Collected data:
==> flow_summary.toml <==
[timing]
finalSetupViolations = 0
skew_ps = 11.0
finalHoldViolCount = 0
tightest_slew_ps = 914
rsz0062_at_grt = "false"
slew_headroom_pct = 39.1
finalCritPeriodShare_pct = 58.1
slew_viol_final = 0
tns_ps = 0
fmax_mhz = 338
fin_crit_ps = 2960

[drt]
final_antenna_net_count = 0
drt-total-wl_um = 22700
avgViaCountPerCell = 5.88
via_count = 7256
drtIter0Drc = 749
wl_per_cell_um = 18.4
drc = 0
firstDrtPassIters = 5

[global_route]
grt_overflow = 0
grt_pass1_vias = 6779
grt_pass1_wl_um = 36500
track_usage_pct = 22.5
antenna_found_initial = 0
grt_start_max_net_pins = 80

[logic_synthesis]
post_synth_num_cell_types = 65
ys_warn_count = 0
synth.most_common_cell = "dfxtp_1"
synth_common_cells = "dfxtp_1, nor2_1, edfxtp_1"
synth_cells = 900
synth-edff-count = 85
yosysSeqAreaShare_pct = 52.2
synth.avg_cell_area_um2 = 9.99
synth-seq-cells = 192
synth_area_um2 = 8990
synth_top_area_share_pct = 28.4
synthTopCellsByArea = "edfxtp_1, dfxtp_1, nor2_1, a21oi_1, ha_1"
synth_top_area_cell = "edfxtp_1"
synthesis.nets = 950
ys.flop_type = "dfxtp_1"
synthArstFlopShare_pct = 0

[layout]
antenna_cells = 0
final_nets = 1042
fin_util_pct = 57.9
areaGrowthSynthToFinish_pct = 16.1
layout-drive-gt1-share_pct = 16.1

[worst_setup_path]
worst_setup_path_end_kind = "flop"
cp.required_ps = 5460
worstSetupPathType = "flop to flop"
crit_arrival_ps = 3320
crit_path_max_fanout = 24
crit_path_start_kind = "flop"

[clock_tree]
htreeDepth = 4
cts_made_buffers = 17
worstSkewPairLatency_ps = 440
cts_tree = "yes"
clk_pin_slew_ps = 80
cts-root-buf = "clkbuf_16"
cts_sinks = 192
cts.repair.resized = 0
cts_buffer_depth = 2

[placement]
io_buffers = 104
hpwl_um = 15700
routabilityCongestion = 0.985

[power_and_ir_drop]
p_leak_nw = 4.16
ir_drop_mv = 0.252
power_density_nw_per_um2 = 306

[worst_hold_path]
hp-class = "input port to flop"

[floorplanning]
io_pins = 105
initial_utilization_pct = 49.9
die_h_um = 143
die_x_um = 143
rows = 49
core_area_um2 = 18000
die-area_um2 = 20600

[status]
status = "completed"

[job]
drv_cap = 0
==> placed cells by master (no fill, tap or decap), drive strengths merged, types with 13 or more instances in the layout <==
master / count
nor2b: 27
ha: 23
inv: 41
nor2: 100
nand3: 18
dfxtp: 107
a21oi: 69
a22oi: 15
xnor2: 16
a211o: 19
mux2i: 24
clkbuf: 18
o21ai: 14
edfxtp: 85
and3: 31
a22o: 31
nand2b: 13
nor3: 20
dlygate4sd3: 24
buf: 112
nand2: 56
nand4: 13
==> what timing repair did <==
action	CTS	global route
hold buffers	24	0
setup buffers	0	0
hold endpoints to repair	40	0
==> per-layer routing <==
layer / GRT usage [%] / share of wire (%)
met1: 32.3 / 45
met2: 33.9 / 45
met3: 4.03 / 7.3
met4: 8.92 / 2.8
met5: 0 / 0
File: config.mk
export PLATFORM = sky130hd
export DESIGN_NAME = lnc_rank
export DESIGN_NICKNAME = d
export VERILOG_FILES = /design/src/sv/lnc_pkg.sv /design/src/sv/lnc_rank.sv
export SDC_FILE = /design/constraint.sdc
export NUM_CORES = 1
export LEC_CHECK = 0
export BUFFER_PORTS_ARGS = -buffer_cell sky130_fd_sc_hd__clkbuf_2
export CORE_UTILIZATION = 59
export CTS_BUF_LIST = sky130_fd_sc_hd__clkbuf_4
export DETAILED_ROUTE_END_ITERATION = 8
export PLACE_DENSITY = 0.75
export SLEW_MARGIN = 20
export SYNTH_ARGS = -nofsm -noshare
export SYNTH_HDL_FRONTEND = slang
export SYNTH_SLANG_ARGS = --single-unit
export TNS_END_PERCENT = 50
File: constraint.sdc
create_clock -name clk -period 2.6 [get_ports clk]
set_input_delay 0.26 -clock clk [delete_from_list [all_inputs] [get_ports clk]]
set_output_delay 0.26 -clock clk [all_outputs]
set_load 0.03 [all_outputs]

Task prompt:
The task requires an exact transcription of all the data.

Solution to the problem:
==> flow_summary.toml <==
[timing]
finalSetupViolations = 0
skew_ps = 11.0
finalHoldViolCount = 0
tightest_slew_ps = 914
rsz0062_at_grt = "false"
slew_headroom_pct = 39.1
finalCritPeriodShare_pct = 58.1
slew_viol_final = 0
tns_ps = 0
fmax_mhz = 338
fin_crit_ps = 2960

[drt]
final_antenna_net_count = 0
drt-total-wl_um = 22700
avgViaCountPerCell = 5.88
via_count = 7256
drtIter0Drc = 749
wl_per_cell_um = 18.4
drc = 0
firstDrtPassIters = 5

[global_route]
grt_overflow = 0
grt_pass1_vias = 6779
grt_pass1_wl_um = 36500
track_usage_pct = 22.5
antenna_found_initial = 0
grt_start_max_net_pins = 80

[logic_synthesis]
post_synth_num_cell_types = 65
ys_warn_count = 0
synth.most_common_cell = "dfxtp_1"
synth_common_cells = "dfxtp_1, nor2_1, edfxtp_1"
synth_cells = 900
synth-edff-count = 85
yosysSeqAreaShare_pct = 52.2
synth.avg_cell_area_um2 = 9.99
synth-seq-cells = 192
synth_area_um2 = 8990
synth_top_area_share_pct = 28.4
synthTopCellsByArea = "edfxtp_1, dfxtp_1, nor2_1, a21oi_1, ha_1"
synth_top_area_cell = "edfxtp_1"
synthesis.nets = 950
ys.flop_type = "dfxtp_1"
synthArstFlopShare_pct = 0

[layout]
antenna_cells = 0
final_nets = 1042
fin_util_pct = 57.9
areaGrowthSynthToFinish_pct = 16.1
layout-drive-gt1-share_pct = 16.1

[worst_setup_path]
worst_setup_path_end_kind = "flop"
cp.required_ps = 5460
worstSetupPathType = "flop to flop"
crit_arrival_ps = 3320
crit_path_max_fanout = 24
crit_path_start_kind = "flop"

[clock_tree]
htreeDepth = 4
cts_made_buffers = 17
worstSkewPairLatency_ps = 440
cts_tree = "yes"
clk_pin_slew_ps = 80
cts-root-buf = "clkbuf_16"
cts_sinks = 192
cts.repair.resized = 0
cts_buffer_depth = 2

[placement]
io_buffers = 104
hpwl_um = 15700
routabilityCongestion = 0.985

[power_and_ir_drop]
p_leak_nw = 4.16
ir_drop_mv = 0.252
power_density_nw_per_um2 = 306

[worst_hold_path]
hp-class = "input port to flop"

[floorplanning]
io_pins = 105
initial_utilization_pct = 49.9
die_h_um = 143
die_x_um = 143
rows = 49
core_area_um2 = 18000
die-area_um2 = 20600

[status]
status = "completed"

[job]
drv_cap = 0
==> placed cells by master (no fill, tap or decap), drive strengths merged, types with 13 or more instances in the layout <==
master / count
nor2b: 27
ha: 23
inv: 41
nor2: 100
nand3: 18
dfxtp: 107
a21oi: 69
a22oi: 15
xnor2: 16
a211o: 19
mux2i: 24
clkbuf: 18
o21ai: 14
edfxtp: 85
and3: 31
a22o: 31
nand2b: 13
nor3: 20
dlygate4sd3: 24
buf: 112
nand2: 56
nand4: 13
==> what timing repair did <==
action	CTS	global route
hold buffers	24	0
setup buffers	0	0
hold endpoints to repair	40	0
==> per-layer routing <==
layer / GRT usage [%] / share of wire (%)
met1: 32.3 / 45
met2: 33.9 / 45
met3: 4.03 / 7.3
met4: 8.92 / 2.8
met5: 0 / 0
File: config.mk
export PLATFORM = sky130hd
export DESIGN_NAME = lnc_rank
export DESIGN_NICKNAME = d
export VERILOG_FILES = /design/src/sv/lnc_pkg.sv /design/src/sv/lnc_rank.sv
export SDC_FILE = /design/constraint.sdc
export NUM_CORES = 1
export LEC_CHECK = 0
export BUFFER_PORTS_ARGS = -buffer_cell sky130_fd_sc_hd__clkbuf_2
export CORE_UTILIZATION = 59
export CTS_BUF_LIST = sky130_fd_sc_hd__clkbuf_4
export DETAILED_ROUTE_END_ITERATION = 8
export PLACE_DENSITY = 0.75
export SLEW_MARGIN = 20
export SYNTH_ARGS = -nofsm -noshare
export SYNTH_HDL_FRONTEND = slang
export SYNTH_SLANG_ARGS = --single-unit
export TNS_END_PERCENT = 50
File: constraint.sdc
create_clock -name clk -period 2.6 [get_ports clk]
set_input_delay 0.26 -clock clk [delete_from_list [all_inputs] [get_ports clk]]
set_output_delay 0.26 -clock clk [all_outputs]
set_load 0.03 [all_outputs]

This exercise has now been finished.